April 2009: Job Hunting
Get a Job!
Now’s the time to get started finding that summer job–or lay the groundwork for your own business. The job market is tight this year. But with hard work and these handy tips from Biz Kid$, you’ll be on your way to the job of your dreams, or at least one that will keep your bank account in the black.
Win an iPod Shuffle in the Biz Kid$ $uper $aver $weepstakes
April is Financial Literacy Month. Are you saving for something special? Write us with your savings goal, your plan for achieving it, and how much you’ve saved so far. One winner will be drawn at random from all the entries to win a free iPod Shuffle. Submit your entry by May 7th, 2009 to email@example.com or mail to: Biz Kid$, 4742 42nd Ave. SW #234, Seattle, WA 98116.
Have a vision–and an open mind
One of the secrets of top athletes is their ability to visualize what they’re going to do before they do it. By visualizing your future job, you’ll be able to recognize when opportunity knocks. Imagine that you’re working at the job of your dreams…
- Where are you? In an office? A library? A park? The zoo?
- Do you work all day, part of the day–or are you on the night shift?
- Are you working up a sweat–or giving your brain a workout?
- Are you part of a team or do you work solo?
- What are you getting out of the job? Connections? Knowledge? Or just a little extra cash?
Even when you have your ideal job visualized, it’s important to keep an open mind. No job is perfect–and sometimes any job is better than no job.
When you’re applying for a job, your product is you! So get to know yourself.
- What are you good at? What are you not so good at?
- What experience do you have–at work, at school, and just in life?
- What are your goals?
Resumes and cover letters
Depending on what kind of job you’re applying for, you might need a resume. A resume describes your experience; a cover letter explains why you’re right for a particular job.
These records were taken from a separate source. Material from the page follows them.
===== src/prts_hyst.sv =====
// Hysteresis / window comparator shared by both front ends.
// Assumes signed operands; the enable marks an evaluation instant.
`timescale 1ns/1ps
`default_nettype none
module prts_hyst #(
   parameter int W = 32
) (
   input  wire logic                core_clk_i,
   input  wire logic                reset_i,
   input  wire logic                eval_i,
   input  wire logic signed [W-1:0] value_i,
   input  wire logic signed [W-1:0] on_i,
   input  wire logic signed [W-1:0] off_i,
   output logic                     q_o
);
   always_ff @(posedge core_clk_i) begin
      if (reset_i) begin
         q_o <= 1'b0;
      end else if (eval_i) begin
         if (on_i >= off_i) begin
            if (value_i > on_i)        q_o <= 1'b1;
            else if (value_i <= off_i) q_o <= 1'b0;
         end else begin
            q_o <= (value_i >= on_i) && (value_i < off_i);
         end
      end
   end
endmodule : prts_hyst
`default_nettype wire


===== src/prts_switch.sv =====
// Pulse-rate and level threshold switch: top module.
// Assumes parameters arrive as levels on the core clock domain, from the
// user program or from the live values of other blocks.
//
// Summary of operation
// - Count only rising edges of the pulse input.
// - Count correctly up to 5 kHz from a fast input.
// - Ordinary inputs need only about 4 Hz counting.
// - Gate time spans zero to 99.99 seconds, fixed seconds timebase.
// - Measured count equals rising edges within one gate interval.
// - Compare the pulse count once per gate interval; the analog value is compared every cycle.
// - With a one-second gate the count is frequency in hertz.
// - Pulse thresholds on and off range from 0 to 9999.
// - On at least off: set above on, clear at or below off.
// - On below off: set only when on <= value < off.
// - Analog compared value is input times gain plus offset.
// - Gain spans -10.00 to 10.00 in hundredths.
// - Offset spans -10000 to 10000.
// - Analog thresholds span -20000 to 20000, compared signed.
// - Decimal places affect display only, never the comparison.
// - Full-scale analog input maps to 1000, zero to zero.
// - Gate time may track a live value from another block.
// - Analog thresholds may track live values, including a count.
`timescale 1ns/1ps
`default_nettype none
module prts_switch
   import prts_pkg::*;
#(
   parameter int unsigned TICK_CYCLES = TICK_CYC
) (
   input  wire logic               core_clk_i,
   input  wire logic               reset_i,
   input  wire logic               src_analog_i,
   input  wire logic               pulse_i,
   input  wire logic [15:0]        gate_const_cs_i,
   input  wire logic               gate_from_live_i,
   input  wire logic [15:0]        gate_live_cs_i,
   input  wire logic [13:0]        cnt_on_i,
   input  wire logic [13:0]        cnt_off_i,
   input  wire logic signed [15:0] analog_value_i,
   input  wire logic signed [10:0] gain_centi_i,
   input  wire logic signed [14:0] offset_i,
   input  wire logic signed [15:0] a_on_const_i,
   input  wire logic signed [15:0] a_off_const_i,
   input  wire logic               a_on_from_live_i,
   input  wire logic               a_off_from_live_i,
   input  wire logic signed [15:0] a_on_live_i,
   input  wire logic signed [15:0] a_off_live_i,
   input  wire logic [1:0]         decimals_i,
   output logic                    switch_q_o,
   output logic [31:0]             measured_count_o,
   output logic signed [31:0]      actual_value_o,
   output logic                    gate_tick_o
);
   // ---------------------------------------------------------------
   // Pulse capture
   // ---------------------------------------------------------------
   // The pin passes two flops; the edge detector only reads the synchronised copy.
   // At 25 MHz a 5 kHz input has 5000 clocks per period, so no edge is missed.
   logic pulse_s;
   logic pulse_prev_q;
   logic rise;
   prts_sync u_sync (
      .core_clk_i (core_clk_i),
      .reset_i    (reset_i),
      .async_i    (pulse_i),
      .sync_o     (pulse_s)
   );
   always_ff @(posedge core_clk_i) begin
      if (reset_i) pulse_prev_q <= 1'b0;
      else         pulse_prev_q <= pulse_s;
   end
   assign rise = pulse_s & ~pulse_prev_q;

   // ---------------------------------------------------------------
   // Gate timing in hundredths of a second
   // ---------------------------------------------------------------
   logic [23:0] tick_cnt_q;
   logic        tick;
   logic [15:0] gate_cs;
   logic [15:0] gate_cnt_q;
   logic        gate_end;
   always_ff @(posedge core_clk_i) begin
      if (reset_i)                                 tick_cnt_q <= RST_TICK;
      else if (tick_cnt_q == 24'(TICK_CYCLES - 1)) tick_cnt_q <= RST_TICK;
      else                                         tick_cnt_q <= tick_cnt_q + 24'h00_0001;
   end
   assign tick = (tick_cnt_q == 24'(TICK_CYCLES - 1));
   // Seconds timebase is fixed; out-of-range values saturate at 99.99 s.
   always_comb begin
      gate_cs = gate_from_live_i ? gate_live_cs_i : gate_const_cs_i;
      if (gate_cs > 16'(GATE_MAX_CS)) gate_cs = 16'(GATE_MAX_CS);
   end
   // A zero gate closes every tick, the shortest interval the timer can resolve.
   always_ff @(posedge core_clk_i) begin
      if (reset_i)       gate_cnt_q <= RST_GATE;
      else if (gate_end) gate_cnt_q <= RST_GATE;
      else if (tick)     gate_cnt_q <= gate_cnt_q + 16'h0001;
   end
   assign gate_end = tick && ((gate_cnt_q + 16'h0001) >= gate_cs);

   // ---------------------------------------------------------------
   // Edge counting and latch
   // ---------------------------------------------------------------
   logic [31:0] edge_cnt_q;
   logic [31:0] edge_total;
   assign edge_total = edge_cnt_q + {31'h0000_0000, rise};
   always_ff @(posedge core_clk_i) begin
      if (reset_i)       edge_cnt_q <= RST_COUNT;
      else if (gate_end) edge_cnt_q <= RST_COUNT;
      else               edge_cnt_q <= edge_total;
   end
   // An edge in the closing cycle belongs to the closing interval.
   always_ff @(posedge core_clk_i) begin
      if (reset_i)       measured_count_o <= RST_COUNT;
      else if (gate_end) measured_count_o <= edge_total;
   end
   logic eval_q;
   always_ff @(posedge core_clk_i) begin
      if (reset_i) eval_q <= 1'b0;
      else         eval_q <= gate_end;
   end

   // ---------------------------------------------------------------
   // Analog scaling
   // ---------------------------------------------------------------
   // The input is already on the 0..1000 full-scale grid; gain is in hundredths.
   logic signed [31:0] gain_sat;
   logic signed [31:0] off_sat;
   logic signed [31:0] prod;
   logic signed [31:0] scaled;
   function automatic logic signed [31:0] clamp(input logic signed [31:0] v, input int lim);
      logic signed [31:0] l;
      l = 32'(lim);
      if (v > l)       clamp = l;
      else if (v < -l) clamp = -l;
      else             clamp = v;
   endfunction : clamp
   always_comb begin
      gain_sat = clamp(32'(gain_centi_i), GAIN_MAX_CENTI);
      off_sat  = clamp(32'(offset_i), OFFSET_MAX);
      prod     = 32'(analog_value_i) * gain_sat;
      scaled   = (prod / 32'(GAIN_DIV)) + off_sat;
   end
   always_ff @(posedge core_clk_i) begin
      if (reset_i) actual_value_o <= 32'sh0000_0000;
      else         actual_value_o <= scaled;
   end

   // ---------------------------------------------------------------
   // Threshold selection
   // ---------------------------------------------------------------
   // The decimals setting is accepted but deliberately unused here.
   logic signed [31:0] on_sel;
   logic signed [31:0] off_sel;
   logic signed [31:0] val_sel;
   logic               eval_sel;
   logic               src_q;
   always_ff @(posedge core_clk_i) begin
      if (reset_i) src_q <= PRTS_SRC_PULSE;
      else         src_q <= src_analog_i;
   end
   always_comb begin
      if (src_q == PRTS_SRC_ANALOG) begin
         on_sel   = clamp(a_on_from_live_i ? 32'(a_on_live_i) : 32'(a_on_const_i),
                          ALEVEL_MAX);
         off_sel  = clamp(a_off_from_live_i ? 32'(a_off_live_i) : 32'(a_off_const_i),
                          ALEVEL_MAX);
         val_sel  = actual_value_o;
         eval_sel = 1'b1;
      end else begin
         on_sel   = clamp(32'(cnt_on_i), CNT_LEVEL_MAX);
         off_sel  = clamp(32'(cnt_off_i), CNT_LEVEL_MAX);
         val_sel  = measured_count_o;
         eval_sel = eval_q;
      end
   end
   prts_hyst #(.W(32)) u_hyst (
      .core_clk_i (core_clk_i),
      .reset_i    (reset_i),
      .eval_i     (eval_sel),
      .value_i    (val_sel),
      .on_i       (on_sel),
      .off_i      (off_sel),
      .q_o        (switch_q_o)
   );
   always_ff @(posedge core_clk_i) begin
      if (reset_i) gate_tick_o <= 1'b0;
      else         gate_tick_o <= gate_end;
   end

   // ---------------------------------------------------------------
   // Checks on counting and gate timing
   // ---------------------------------------------------------------
   // Cycles since the last gate end. It feeds only the checks below, which bound
   // every interval between one tick and the longest gate the timer accepts.
   logic [31:0] gate_len_q;
   always_ff @(posedge core_clk_i) begin
      if (reset_i)       gate_len_q <= RST_COUNT;
      else if (gate_end) gate_len_q <= RST_COUNT;
      else               gate_len_q <= gate_len_q + 32'h0000_0001;
   end
   chk_count_latch: assert property (@(posedge core_clk_i) disable iff (reset_i)
      gate_end |=> measured_count_o == $past(edge_total) && edge_cnt_q == 32'h0)
      else $error("measured count not latched at gate end");
   chk_fall_ignored: assert property (@(posedge core_clk_i) disable iff (reset_i)
      (!rise && !gate_end) |=> edge_cnt_q == $past(edge_cnt_q))
      else $error("count moved without rising edge");
   chk_rise_counted: assert property (@(posedge core_clk_i) disable iff (reset_i)
      (rise && !gate_end) |=> edge_cnt_q == $past(edge_cnt_q) + 32'h1)
      else $error("rising edge not counted");
   chk_rise_seen: assert property (@(posedge core_clk_i) disable iff (reset_i)
      $rose(pulse_s) |-> rise)
      else $error("synchronised rise not detected");
   chk_fall_quiet: assert property (@(posedge core_clk_i) disable iff (reset_i)
      $fell(pulse_s) |-> !rise)
      else $error("falling edge taken as a rise");
   chk_count_hold: assert property (@(posedge core_clk_i) disable iff (reset_i)
      !gate_end |=> $stable(measured_count_o))
      else $error("measured count moved inside a gate");

   chk_tick_range: assert property (@(posedge core_clk_i) disable iff (reset_i)
      tick_cnt_q < 24'(TICK_CYCLES))
      else $error("tick divider beyond its period");
   chk_tick_out: assert property (@(posedge core_clk_i) disable iff (reset_i)
      1'b1 |=> gate_tick_o == $past(gate_end))
      else $error("gate tick output not one cycle after gate end");
   chk_eval_follow: assert property (@(posedge core_clk_i) disable iff (reset_i)
      1'b1 |=> eval_q == $past(gate_end))
      else $error("evaluation strobe not tied to gate end");
   chk_gate_bound: assert property (@(posedge core_clk_i) disable iff (reset_i)
      gate_cnt_q <= 16'(GATE_MAX_CS))
      else $error("gate counter beyond limit");
   chk_gate_sat: assert property (@(posedge core_clk_i) disable iff (reset_i)
      gate_cs <= 16'(GATE_MAX_CS))
      else $error("gate time not saturated");
   chk_gate_live: assert property (@(posedge core_clk_i) disable iff (reset_i)
      (gate_from_live_i && gate_live_cs_i <= 16'(GATE_MAX_CS)) |-> gate_cs == gate_live_cs_i)
      else $error("live gate time not tracked");
   chk_gate_max: assert property (@(posedge core_clk_i) disable iff (reset_i)
      gate_len_q < 32'(GATE_MAX_CS * TICK_CYCLES))
      else $error("gate interval longer than the longest gate");
   chk_gate_min: assert property (@(posedge core_clk_i) disable iff (reset_i)
      gate_end |-> gate_len_q >= 32'(TICK_CYCLES - 1))
      else $error("gate interval shorter than one tick");
   // Reset checks carry no disable clause, so they also run while reset is held.
   chk_reset_clear: assert property (@(posedge core_clk_i)
      reset_i |=> !switch_q_o && measured_count_o == 32'h0 && edge_cnt_q == 32'h0)
      else $error("reset did not clear state");
   chk_reset_timer: assert property (@(posedge core_clk_i)
      reset_i |=> tick_cnt_q == RST_TICK && gate_cnt_q == RST_GATE && !gate_tick_o)
      else $error("reset did not restart gate timing");

   // ---------------------------------------------------------------
   // Checks on the comparator and scaling
   // ---------------------------------------------------------------
   // The comparator checks watch the selected operands, so one set covers both front ends.
   chk_pulse_hold: assert property (@(posedge core_clk_i) disable iff (reset_i)
      (src_q == PRTS_SRC_PULSE && !eval_q && $past(src_q) == PRTS_SRC_PULSE) |=> $stable(switch_q_o))
      else $error("pulse output changed between gates");
   chk_idle_hold: assert property (@(posedge core_clk_i) disable iff (reset_i)
      !eval_sel |=> $stable(switch_q_o))
      else $error("output changed without evaluation");
   chk_hyst_set: assert property (@(posedge core_clk_i) disable iff (reset_i)
      (eval_sel && on_sel >= off_sel && val_sel > on_sel) |=> switch_q_o)
      else $error("hysteresis output not set");
   chk_hyst_clear: assert property (@(posedge core_clk_i) disable iff (reset_i)
      (eval_sel && on_sel >= off_sel && val_sel <= off_sel) |=> !switch_q_o)
      else $error("hysteresis output not cleared");
   chk_hyst_hold: assert property (@(posedge core_clk_i) disable iff (reset_i)
      (eval_sel && on_sel >= off_sel && val_sel > off_sel && val_sel <= on_sel) |=> $stable(switch_q_o))
      else $error("hysteresis output not held in the band");
   chk_window_set: assert property (@(posedge core_clk_i) disable iff (reset_i)
      (eval_sel && on_sel < off_sel && val_sel >= on_sel && val_sel < off_sel) |=> switch_q_o)
      else $error("window output not set");
   chk_window_clear: assert property (@(posedge core_clk_i) disable iff (reset_i)
      (eval_sel && on_sel < off_sel && (val_sel < on_sel || val_sel >= off_sel)) |=> !switch_q_o)
      else $error("window output not cleared");
   chk_pulse_levels: assert property (@(posedge core_clk_i) disable iff (reset_i)
      src_q == PRTS_SRC_PULSE |-> on_sel >= 32'sh0000_0000 && on_sel <= 32'(CNT_LEVEL_MAX)
         && off_sel >= 32'sh0000_0000 && off_sel <= 32'(CNT_LEVEL_MAX))
      else $error("pulse thresholds out of range");
   chk_analog_levels: assert property (@(posedge core_clk_i) disable iff (reset_i)
      src_q == PRTS_SRC_ANALOG |-> on_sel >= -32'(ALEVEL_MAX) && on_sel <= 32'(ALEVEL_MAX)
         && off_sel >= -32'(ALEVEL_MAX) && off_sel <= 32'(ALEVEL_MAX))
      else $error("analog thresholds out of range");
   chk_gain_clamp: assert property (@(posedge core_clk_i) disable iff (reset_i)
      gain_sat >= -32'(GAIN_MAX_CENTI) && gain_sat <= 32'(GAIN_MAX_CENTI))
      else $error("gain outside its range");
   chk_offset_clamp: assert property (@(posedge core_clk_i) disable iff (reset_i)
      off_sat >= -32'(OFFSET_MAX) && off_sat <= 32'(OFFSET_MAX))
      else $error("offset outside its range");
   // A zero input must leave only the offset, which pins the origin of the scale.
   chk_zero_input: assert property (@(posedge core_clk_i) disable iff (reset_i)
      analog_value_i == 16'sh0000 |=> actual_value_o == $past(off_sat))
      else $error("zero input not mapped to the offset");
   chk_scale_path: assert property (@(posedge core_clk_i) disable iff (reset_i)
      1'b1 |=> actual_value_o == $past(scaled))
      else $error("scaled value not registered");
endmodule : prts_switch
`default_nettype wire


===== src/prts_sync.sv =====
// Two-stage synchroniser for the pulse pin.
// Assumes the pin is asynchronous to core_clk_i.
`timescale 1ns/1ps
`default_nettype none
module prts_sync (
   input  wire logic core_clk_i,
   input  wire logic reset_i,
   input  wire logic async_i,
   output logic      sync_o
);
   logic meta_q;
   always_ff @(posedge core_clk_i) begin
      if (reset_i) begin
         meta_q <= 1'b0;
         sync_o <= 1'b0;
      end else begin
         meta_q <= async_i;
         sync_o <= meta_q;
      end
   end
endmodule : prts_sync
`default_nettype wire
- Tailor your resume: If you’re applying for a landscaping job, you probably shouldn’t put your computer skills first.
- Your boss’s shoes: Look at every item from the perspective of your future employer. Everything should tell why you’re right for the job.
- Dig deep: Any situation where you had responsibility or achieved something notable could be interesting to an employer–especially relevant volunteer experience.
- Be yourself: You’re not expected to have a long career history. Just put your best foot forward!
Click here for a great article on how to write your first resume.
Don’t be shy
Searching the want ads can help you get a job, but more people get their jobs through their personal contacts. Tell everyone you know–family, friends, teachers, classmates, anyone–that you’re looking for work and what kind of work you want. Chances are, you’ll find some great leads that way. And a personal introduction is much more powerful than any resume or cover letter.
Working for free can give the best payoff
If you don’t have any experience, you’re not likely to land a job as a video game designer or an architect. But lots of businesses and other organizations offer internships and volunteer opportunities where, instead of money, you get real-world experience in a field of interest to you. You might not get paid much (or at all) but you might get a leg up on the career of your dreams.